Dünyada en sık rastlanan kronik hastalık: Diş Çürükleri
Dünya Sağlık Örgütü, diş çürüklerini en sık rastlanan kronik hastalıklar arasında sayıyor. Ülkemizde de 20-29 yaş aralığında çürük diş ortalaması yaklaşık 1.5 iken, 60 yaş üzerinde çürük, dolgu ve kayıp diş toplam ortalamasının 24e yakın olduğunu ifade eden Diş Hekimi Dr. Hatice Ağan, diş çürükleriyle oluşan enfeksiyonların hem bağışıklığı düşürmede hem de hastalıklara yol açmada önemli bir etken olduğunu vurgulayarak Diş çürükleri hangi yaşta görülürse görülsün, acilen tedavi edilmesi gereken bir durum. Ancak özellikle çocukluk döneminde nasıl olsa değişecek diye çok da önemsenmiyor. Oysa ilk altı yaşta özellikle üst ve alt solunum yolu enfeksiyonu, ishal gibi bulaşıcı hastalıklardan sonra en sık diş çürükleri görülüyor diyor. Pandemi nedeniyle diş hekimlerine gitme konusunda yaşanan çekincelerin de ilerlemiş diş çürüklerinin sayısında ve bu nedenle oluşan sağlık sorunlarında da artışı beraberinde getirdiğine dikkat çekiyor.

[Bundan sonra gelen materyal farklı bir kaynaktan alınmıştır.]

==> src/rtl/svp_pkg.sv <==
`timescale 1ns/1ps
package svp_pkg;
    localparam int NCH = 2;

    typedef enum logic [1:0] {
        ST_IDLE  = 2'd0,
        ST_SCALE = 2'd1,
        ST_EMIT  = 2'd2
    } svp_state_e;
endpackage

==> src/rtl/svp_scaler.sv <==
`timescale 1ns/1ps
module svp_scaler #(
    parameter int SW = 24,
    parameter int VW = 8
) (
    input  logic signed [SW-1:0] smp_i,
    input  logic        [VW-1:0] code_i,
    output logic signed [SW-1:0] res_o
);
    localparam int GW = VW + 1;
    localparam int PW = SW + GW + 1;

    logic        [GW-1:0] gain;
    logic signed [PW-1:0] s_ext;
    logic signed [PW-1:0] g_ext;
    logic signed [PW-1:0] prod;
    logic signed [PW-1:0] bias;
    logic signed [PW-1:0] sum;

    always_comb begin
        // unity weight is 2**VW; each code step removes one part in 2**VW
        gain  = GW'(1 << VW) - {1'b0, code_i};
        s_ext = PW'(smp_i);
        g_ext = PW'(gain);
        prod  = s_ext * g_ext;
        // negative products are biased so the arithmetic shift truncates toward zero
        bias  = prod[PW-1] ? PW'((1 << VW) - 1) : '0;
        sum   = prod + bias;
        res_o = SW'(sum >>> VW);
    end
endmodule
## config.mk

```make
export PLATFORM = sky130hd
export DESIGN_NAME = lcd_static_driver
export DESIGN_NICKNAME = d
export VERILOG_FILES = /design/src/rtl/lcd_pkg.sv /design/src/rtl/lcd_bp_gen.sv /design/src/rtl/lcd_frame_latch.sv /design/src/rtl/lcd_ac_drive.sv /design/src/rtl/lcd_static_driver.sv
export SDC_FILE = /design/constraint.sdc
export NUM_CORES = 1
export LEC_CHECK = 0
export BUFFER_PORTS_ARGS = -buffer_cell sky130_fd_sc_hd__buf_2
export CORE_ASPECT_RATIO = 1.25
export CORE_MARGIN = 4
export CORE_UTILIZATION = 49
export CTS_CLUSTER_DIAMETER = 100
export DETAILED_ROUTE_END_ITERATION = 12
export HOLD_SLACK_MARGIN = 0.03
export PLACE_DENSITY_LB_ADDON = 0.08
export SYNTH_ARGS = -nofsm -noshare
export SYNTH_HDL_FRONTEND = slang
export SYNTH_SLANG_ARGS = --single-unit
```

## constraint.sdc

```tcl
create_clock -name clk -period 1.2 [get_ports clk]
set_input_delay 0.06 -clock clk [delete_from_list [all_inputs] [get_ports clk]]
set_output_delay 0.06 -clock clk [all_outputs]
set_load 0.01 [all_outputs]
```
File: src/rtl/fwd_verify_pkg.sv
package fwd_verify_pkg;

  typedef enum logic [2:0] {
    CZ_OK        = 3'd0,
    CZ_NODEP     = 3'd1,
    CZ_WRONG_SRC = 3'd2,
    CZ_ADDR      = 3'd3,
    CZ_SIZE      = 3'd4,
    CZ_XLINE     = 3'd5,
    CZ_MISSED    = 3'd6
  } cause_e;

  function automatic logic [3:0] size_bytes(input logic [1:0] code);
    size_bytes = 4'd1 << code;
  endfunction

endpackage

File: src/rtl/fwd_dep_scan.sv
module fwd_dep_scan #(
  parameter int NUM_ST = 4,
  parameter int AW     = 32,
  parameter int AGEW   = 4,
  parameter int IDXW   = 2
) (
  input  logic [AW-1:0]          ld_addr,
  input  logic [1:0]             ld_size,
  input  logic [AGEW-1:0]        ld_age,
  input  logic [NUM_ST-1:0]      st_valid,
  input  logic [NUM_ST*AW-1:0]   st_addr,
  input  logic [NUM_ST*2-1:0]    st_size,
  input  logic [NUM_ST*AGEW-1:0] st_age,
  output logic                   hit,
  output logic [IDXW-1:0]        idx
);
  import fwd_verify_pkg::*;

  logic [AW:0]         l_lo, l_hi;
  logic [NUM_ST-1:0]   cand;
  logic [AGEW-1:0]     best_age;

  assign l_lo = {1'b0, ld_addr};
  assign l_hi = l_lo + {{(AW-3){1'b0}}, size_bytes(ld_size)};

  for (genvar g = 0; g < NUM_ST; g++) begin : g_st
    logic [AW:0] s_lo, s_hi;
    assign s_lo = {1'b0, st_addr[g*AW +: AW]};
    assign s_hi = s_lo + {{(AW-3){1'b0}}, size_bytes(st_size[g*2 +: 2])};
    assign cand[g] = st_valid[g] && (st_age[g*AGEW +: AGEW] < ld_age)
                     && (s_lo < l_hi) && (l_lo < s_hi);
  end

  always_comb begin
    hit      = 1'b0;
    idx      = '0;
    best_age = '0;
    for (int i = 0; i < NUM_ST; i++) begin
      if (cand[i] && (!hit || st_age[i*AGEW +: AGEW] > best_age)) begin
        hit      = 1'b1;
        idx      = IDXW'(i);
        best_age = st_age[i*AGEW +: AGEW];
      end
    end
  end

endmodule

File: src/rtl/fwd_rule_chk.sv
module fwd_rule_chk #(
  parameter int AW         = 32,
  parameter int IDXW       = 2,
  parameter int LINE_BYTES = 64
) (
  input  logic [AW-1:0]   ld_addr,
  input  logic [1:0]      ld_size,
  input  logic            fwd,
  input  logic [IDXW-1:0] fwd_idx,
  input  logic            hit,
  input  logic [IDXW-1:0] blk_idx,
  input  logic [AW-1:0]   blk_addr,
  input  logic [1:0]      blk_size,
  output fwd_verify_pkg::cause_e cause,
  output logic            need_wait
);
  import fwd_verify_pkg::*;

  localparam int LOFFW = $clog2(LINE_BYTES);

  logic [LOFFW+1:0] end_ofs;
  logic             crosses;

  assign end_ofs = {2'b00, blk_addr[LOFFW-1:0]}
                 + {{(LOFFW-2){1'b0}}, size_bytes(blk_size)};
  assign crosses = end_ofs > (LOFFW+2)'(LINE_BYTES);

  always_comb begin
    if (!hit)                              cause = fwd ? CZ_NODEP : CZ_OK;
    else if (!fwd)                         cause = CZ_MISSED;
    else if (fwd_idx != blk_idx)           cause = CZ_WRONG_SRC;
    else if (ld_addr != blk_addr)          cause = CZ_ADDR;
    else if (ld_size > blk_size)           cause = CZ_SIZE;
    else if (crosses)                      cause = CZ_XLINE;
    else                                   cause = CZ_OK;
  end

  assign need_wait = hit && (cause != CZ_OK);

endmodule

File: src/rtl/fwd_hold_table.sv
module fwd_hold_table #(
  parameter int LTAGW = 4,
  parameter int STAGW = 4,
  localparam int NLD  = 2**LTAGW
) (
  input  logic             clk,
  input  logic             rst_n,
  input  logic             set_en,
  input  logic [LTAGW-1:0] set_ltag,
  input  logic [STAGW-1:0] set_stag,
  input  logic             cwr_valid,
  input  logic [STAGW-1:0] cwr_tag,
  output logic [NLD-1:0]   rel_mask
);

  logic [NLD-1:0]   held_q, held_d, rel_d;
  logic [STAGW-1:0] blk_q [NLD];
  logic             park, blk_we;

  assign park   = set_en && !(cwr_valid && cwr_tag == set_stag);
  assign blk_we = park;

  always_comb begin
    held_d = held_q;
    rel_d  = '0;
    for (int j = 0; j < NLD; j++) begin
      if (held_q[j] && cwr_valid && blk_q[j] == cwr_tag) begin
        rel_d[j]  = 1'b1;
        held_d[j] = 1'b0;
      end
    end
    if (set_en) begin
      if (park) held_d[set_ltag] = 1'b1;
      else      rel_d[set_ltag]  = 1'b1;
    end
  end

  always_ff @(posedge clk or negedge rst_n) begin
    if (!rst_n) begin
      held_q   <= '0;
      rel_mask <= '0;
    end else begin
      held_q   <= held_d;
      rel_mask <= rel_d;
    end
  end

  always_ff @(posedge clk) begin
    if (blk_we) blk_q[set_ltag] <= set_stag;
  end

endmodule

Pandemi döneminde diş kırıkları da arttı
Korona virüs salgını ile artan kaygı ve stres bozuklukları, diş sıkmaya bağlı dişlerin ve dolguların kırılması gibi sorunları da beraberinde getiriyor. Covid-19un, tat alma bozukluğunun yanı sıra diş eti kanamaları ve var olan diş hastalıklarının alevlenmesi gibi sorunlara da yol açtığını kaydeden Diş Hekimi Dr. Hatice Ağan, şöyle devam ediyor:
Ağız boşluğu; hem yumuşak hem de sert yüzeyleri birlikte barındırması, yüzeyleri yıkayan tükürük ve diş eti oluk sıvısının varlığı ve dış ortama açık olmasından dolayı mikroorganizma açısından zengindir ve solunum yolu hastalıklarına sebebiyet veren zararlı bakteri ve virüslerin süper enfeksiyonlara neden olması için elverişli bir ortamdır. Diş eti hastalıkları ve diş çürükleri; kalp damar hastalıkları, diyabet, zatürre, Alzheimer, egzama, inme, obezite, hamilelerde erken doğumdan, düşük doğum ağırlığa kadar birçok sağlık sorununa sebep olabilir. Bu nedenle dişlerin düzenli ağız bakımı ve diş fırçalama ile zararlı mikroorganizma ve bakterilerin ağızdan uzaklaştırılması, kontrollerin düzenli yaptırılması büyük önem taşıyor.